-- Given data follows --
$ cat src/rtl/spi_opseq_pkg.sv
`timescale 1ns/1ps
package spi_opseq_pkg;

    localparam int LEN_W  = 9;
    localparam int CODE_W = 5;
    localparam int OP_W   = LEN_W + CODE_W;
    localparam int BYTE_W = 8;
    localparam int REG_AW = 4;

    // code occupies the upper bits of the entry, count the lower bits
    typedef struct packed {
        logic [CODE_W-1:0] code;
        logic [LEN_W-1:0]  len;
    } op_entry_t;

    typedef enum logic [CODE_W-1:0] {
        OPC_CS_HIGH = 5'h00,
        OPC_CS_LOW  = 5'h01,
        OPC_SEND    = 5'h08,
        OPC_RECV    = 5'h0C
    } opc_e;

    typedef enum logic [1:0] {
        SQ_IDLE,
        SQ_LOAD,
        SQ_SHIFT,
        SQ_STORE
    } sq_state_e;

    // register indices
    localparam logic [REG_AW-1:0] RI_OP_WORD  = 4'd0;
    localparam logic [REG_AW-1:0] RI_OP_PUSH  = 4'd1;
    localparam logic [REG_AW-1:0] RI_OP_FULL  = 4'd2;
    localparam logic [REG_AW-1:0] RI_OP_EMPTY = 4'd3;
    localparam logic [REG_AW-1:0] RI_DAT_IN   = 4'd4;
    localparam logic [REG_AW-1:0] RI_DAT_FULL = 4'd5;
    localparam logic [REG_AW-1:0] RI_DAT_OUT  = 4'd6;
    localparam logic [REG_AW-1:0] RI_DAT_EMPT = 4'd7;
    localparam logic [REG_AW-1:0] RI_DAT_NEXT = 4'd8;

    function automatic logic is_cs_cmd(op_entry_t e);
        return ((e.code == OPC_CS_LOW) || (e.code == OPC_CS_HIGH)) &&
               (e.len == LEN_W'(1));
    endfunction

    function automatic logic is_xfer_cmd(op_entry_t e);
        return ((e.code == OPC_SEND) || (e.code == OPC_RECV)) &&
               (e.len != '0);
    endfunction

endpackage

$ cat src/rtl/spi_opseq_fifo.sv
`timescale 1ns/1ps
module spi_opseq_fifo #(
    parameter int W     = 8,
    parameter int DEPTH = 16
) (
    input  logic         clk,
    input  logic         rst,
    input  logic         push,
    input  logic [W-1:0] din,
    input  logic         pop,
    output logic [W-1:0] dout,
    output logic         full,
    output logic         empty
);
    localparam int AW = (DEPTH > 1) ? $clog2(DEPTH) : 1;
    localparam int CW = $clog2(DEPTH + 1);

    logic [W-1:0]  mem [DEPTH];
    logic [AW-1:0] wp, rp;
    logic [CW-1:0] cnt;
    logic          do_push, do_pop;

    assign full    = (cnt == CW'(DEPTH));
    assign empty   = (cnt == '0);
    assign do_push = push && !full;
    assign do_pop  = pop && !empty;
    assign dout    = mem[rp];

    function automatic logic [AW-1:0] step(logic [AW-1:0] p);
        return (p == AW'(DEPTH - 1)) ? '0 : p + AW'(1);
    endfunction

    always_ff @(posedge clk) begin
        if (rst) begin
            wp  <= '0;
            rp  <= '0;
            cnt <= '0;
        end else begin
            if (do_push) wp <= step(wp);
            if (do_pop)  rp <= step(rp);
            cnt <= cnt + CW'(do_push) - CW'(do_pop);
        end
    end

    always_ff @(posedge clk) begin
        if (do_push) mem[wp] <= din;
    end

    a_r10_count_bound: assert property (@(posedge clk) disable iff (rst)
        cnt <= CW'(DEPTH));

    // a push against a full queue leaves it untouched
    a_r9_full_push_ignored: assert property (@(posedge clk) disable iff (rst)
        (full && push && !pop) |=> (full && $stable(wp)));

    a_r10_empty_pop_ignored: assert property (@(posedge clk) disable iff (rst)
        (empty && pop && !push) |=> (empty && $stable(rp)));

endmodule

$ cat src/rtl/spi_opseq_regs.sv
`timescale 1ns/1ps
module spi_opseq_regs
    import spi_opseq_pkg::*;
#(
    parameter int DW = 32
) (
    input  logic              clk,
    input  logic              rst,
    input  logic [REG_AW-1:0] bus_addr,
    input  logic              bus_wen,
    input  logic [DW-1:0]     bus_wdata,
    output logic [DW-1:0]     bus_rdata,
    input  logic              op_full,
    input  logic              op_empty,
    input  logic              dat_full,
    input  logic              dat_empty,
    input  logic [BYTE_W-1:0] dat_head,
    output logic              op_push,
    output op_entry_t         op_word,
    output logic              sw_push,
    output logic [BYTE_W-1:0] sw_byte,
    output logic              sw_pop
);
    op_entry_t op_hold;
    logic      unused_wdata;

    assign unused_wdata = ^bus_wdata[DW-1:OP_W];

    always_ff @(posedge clk) begin
        if (rst)
            op_hold <= '0;
        else if (bus_wen && bus_addr == RI_OP_WORD)
            op_hold <= op_entry_t'(bus_wdata[OP_W-1:0]);
    end

    assign op_word = op_hold;
    assign op_push = bus_wen && (bus_addr == RI_OP_PUSH) && bus_wdata[0];
    assign sw_push = bus_wen && (bus_addr == RI_DAT_IN);
    assign sw_byte = bus_wdata[BYTE_W-1:0];
    assign sw_pop  = bus_wen && (bus_addr == RI_DAT_NEXT) && bus_wdata[0];

    always_comb begin
        bus_rdata = '0;
        case (bus_addr)
            RI_OP_WORD:  bus_rdata = {{(DW-OP_W){1'b0}}, op_hold};
            RI_OP_FULL:  bus_rdata[0] = op_full;
            RI_OP_EMPTY: bus_rdata[0] = op_empty;
            RI_DAT_FULL: bus_rdata[0] = dat_full;
            RI_DAT_OUT:  bus_rdata = {{(DW-BYTE_W){1'b0}}, dat_head};
            RI_DAT_EMPT: bus_rdata[0] = dat_empty;
            default:     bus_rdata = '0;
        endcase
    end

endmodule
-- Given data concluded --
* Task prompt
The response should hold only an exact repeat of the lines from the one with "RI_DAT_EMPT: bus_rdata[0] = dat_empty;" to the final line of the listing above.

* Output of the task
            RI_DAT_EMPT: bus_rdata[0] = dat_empty;
            default:     bus_rdata = '0;
        endcase
    end

endmodule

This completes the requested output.